▶ _EXERCISE BRIEF_
Go through the data and copy every line in which "fill" appears.

▶ _Stored items_
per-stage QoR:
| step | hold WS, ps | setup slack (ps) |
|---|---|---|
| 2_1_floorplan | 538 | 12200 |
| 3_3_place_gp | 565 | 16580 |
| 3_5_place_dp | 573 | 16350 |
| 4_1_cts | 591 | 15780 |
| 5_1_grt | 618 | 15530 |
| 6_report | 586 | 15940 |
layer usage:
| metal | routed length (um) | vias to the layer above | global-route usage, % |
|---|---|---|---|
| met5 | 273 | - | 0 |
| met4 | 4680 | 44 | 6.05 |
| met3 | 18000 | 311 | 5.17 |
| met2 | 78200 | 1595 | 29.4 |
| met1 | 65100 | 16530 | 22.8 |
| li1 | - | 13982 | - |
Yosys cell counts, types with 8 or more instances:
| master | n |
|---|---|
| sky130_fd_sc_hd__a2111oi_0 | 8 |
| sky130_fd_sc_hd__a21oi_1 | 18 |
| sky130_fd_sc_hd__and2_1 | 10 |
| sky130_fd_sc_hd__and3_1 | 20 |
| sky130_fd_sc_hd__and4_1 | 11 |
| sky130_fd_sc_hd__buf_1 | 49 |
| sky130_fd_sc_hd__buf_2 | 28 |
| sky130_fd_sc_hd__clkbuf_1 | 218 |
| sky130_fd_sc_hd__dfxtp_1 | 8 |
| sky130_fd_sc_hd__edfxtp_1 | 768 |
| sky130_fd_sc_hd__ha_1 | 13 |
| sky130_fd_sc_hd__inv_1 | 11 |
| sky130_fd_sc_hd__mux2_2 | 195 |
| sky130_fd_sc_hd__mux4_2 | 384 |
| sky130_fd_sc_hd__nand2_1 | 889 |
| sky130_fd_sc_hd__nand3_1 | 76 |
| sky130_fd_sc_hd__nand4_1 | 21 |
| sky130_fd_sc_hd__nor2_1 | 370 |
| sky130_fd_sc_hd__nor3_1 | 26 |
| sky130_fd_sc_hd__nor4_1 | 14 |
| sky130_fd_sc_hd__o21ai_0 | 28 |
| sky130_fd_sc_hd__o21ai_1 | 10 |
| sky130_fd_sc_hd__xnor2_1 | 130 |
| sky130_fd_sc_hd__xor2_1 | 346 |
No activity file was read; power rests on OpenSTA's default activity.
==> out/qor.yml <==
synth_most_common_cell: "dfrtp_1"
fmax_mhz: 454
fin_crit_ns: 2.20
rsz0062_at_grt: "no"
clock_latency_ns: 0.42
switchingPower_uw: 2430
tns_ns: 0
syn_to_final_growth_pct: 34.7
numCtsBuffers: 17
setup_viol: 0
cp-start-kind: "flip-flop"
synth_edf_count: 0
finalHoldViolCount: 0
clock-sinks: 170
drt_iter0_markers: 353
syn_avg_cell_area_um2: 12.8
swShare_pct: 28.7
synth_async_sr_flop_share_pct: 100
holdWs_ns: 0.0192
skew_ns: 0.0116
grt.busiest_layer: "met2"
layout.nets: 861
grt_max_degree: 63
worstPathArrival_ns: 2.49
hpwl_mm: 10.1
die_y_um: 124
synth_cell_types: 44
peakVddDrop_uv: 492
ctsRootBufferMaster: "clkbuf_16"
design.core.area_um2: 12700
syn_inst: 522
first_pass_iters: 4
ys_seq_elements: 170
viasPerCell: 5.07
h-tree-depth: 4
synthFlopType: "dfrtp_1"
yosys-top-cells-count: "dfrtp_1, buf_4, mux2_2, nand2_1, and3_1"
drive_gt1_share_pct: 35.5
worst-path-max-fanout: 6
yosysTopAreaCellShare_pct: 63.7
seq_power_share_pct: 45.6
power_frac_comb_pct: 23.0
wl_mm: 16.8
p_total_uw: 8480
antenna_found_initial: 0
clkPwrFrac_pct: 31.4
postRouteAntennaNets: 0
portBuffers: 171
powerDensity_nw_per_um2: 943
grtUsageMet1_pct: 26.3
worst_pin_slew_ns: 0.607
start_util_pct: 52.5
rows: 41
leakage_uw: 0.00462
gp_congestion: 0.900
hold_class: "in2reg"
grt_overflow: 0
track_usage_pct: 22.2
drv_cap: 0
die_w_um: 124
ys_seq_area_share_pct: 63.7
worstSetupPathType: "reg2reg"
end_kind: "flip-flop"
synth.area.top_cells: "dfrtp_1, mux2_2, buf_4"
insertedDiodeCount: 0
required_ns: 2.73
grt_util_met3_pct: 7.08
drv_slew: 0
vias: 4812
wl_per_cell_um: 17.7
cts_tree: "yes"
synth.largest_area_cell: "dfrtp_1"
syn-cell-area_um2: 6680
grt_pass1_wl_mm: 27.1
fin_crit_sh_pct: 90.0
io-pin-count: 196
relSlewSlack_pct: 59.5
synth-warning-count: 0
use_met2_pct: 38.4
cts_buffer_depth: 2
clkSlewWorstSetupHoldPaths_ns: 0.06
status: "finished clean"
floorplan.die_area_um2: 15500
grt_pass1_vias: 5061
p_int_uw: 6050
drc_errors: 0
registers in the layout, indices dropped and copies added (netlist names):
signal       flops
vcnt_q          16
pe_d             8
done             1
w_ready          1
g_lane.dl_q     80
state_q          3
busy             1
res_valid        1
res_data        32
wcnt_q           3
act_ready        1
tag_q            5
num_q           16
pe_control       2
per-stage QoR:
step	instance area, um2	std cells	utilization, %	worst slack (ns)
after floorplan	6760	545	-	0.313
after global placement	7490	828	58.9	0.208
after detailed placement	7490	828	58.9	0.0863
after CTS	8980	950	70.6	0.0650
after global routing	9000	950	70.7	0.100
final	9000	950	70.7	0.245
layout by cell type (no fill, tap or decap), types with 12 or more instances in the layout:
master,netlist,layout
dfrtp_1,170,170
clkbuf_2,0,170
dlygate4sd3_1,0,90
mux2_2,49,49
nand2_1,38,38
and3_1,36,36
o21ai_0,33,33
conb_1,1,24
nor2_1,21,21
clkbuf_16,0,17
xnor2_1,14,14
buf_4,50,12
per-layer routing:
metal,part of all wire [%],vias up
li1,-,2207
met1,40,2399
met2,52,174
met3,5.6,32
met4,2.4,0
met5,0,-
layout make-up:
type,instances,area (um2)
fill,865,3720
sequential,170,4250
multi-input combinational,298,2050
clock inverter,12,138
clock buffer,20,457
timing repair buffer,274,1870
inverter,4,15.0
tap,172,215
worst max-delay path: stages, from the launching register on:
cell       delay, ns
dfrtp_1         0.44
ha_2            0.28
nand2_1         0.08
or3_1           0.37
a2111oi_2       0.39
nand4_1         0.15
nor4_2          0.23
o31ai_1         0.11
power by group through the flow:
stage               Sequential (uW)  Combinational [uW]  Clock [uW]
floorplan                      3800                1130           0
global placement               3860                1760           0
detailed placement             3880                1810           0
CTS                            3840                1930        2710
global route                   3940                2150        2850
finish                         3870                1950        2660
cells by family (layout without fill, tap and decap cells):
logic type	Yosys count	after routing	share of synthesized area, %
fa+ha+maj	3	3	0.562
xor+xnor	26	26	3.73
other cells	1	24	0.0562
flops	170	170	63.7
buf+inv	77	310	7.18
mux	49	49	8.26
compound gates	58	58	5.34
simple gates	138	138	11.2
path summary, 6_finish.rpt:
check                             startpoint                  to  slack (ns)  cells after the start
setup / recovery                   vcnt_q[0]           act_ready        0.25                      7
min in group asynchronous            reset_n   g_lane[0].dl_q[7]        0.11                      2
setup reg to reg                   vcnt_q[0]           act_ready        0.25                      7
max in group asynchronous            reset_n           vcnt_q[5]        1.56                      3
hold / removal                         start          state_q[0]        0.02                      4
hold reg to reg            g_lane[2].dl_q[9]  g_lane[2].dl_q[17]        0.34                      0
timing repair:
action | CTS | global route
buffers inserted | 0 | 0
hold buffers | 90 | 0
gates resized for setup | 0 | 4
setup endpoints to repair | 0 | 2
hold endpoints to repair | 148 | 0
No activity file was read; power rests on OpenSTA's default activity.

▶ _EXERCISE RESULT_
layout by cell type (no fill, tap or decap), types with 12 or more instances in the layout:
fill,865,3720
cells by family (layout without fill, tap and decap cells):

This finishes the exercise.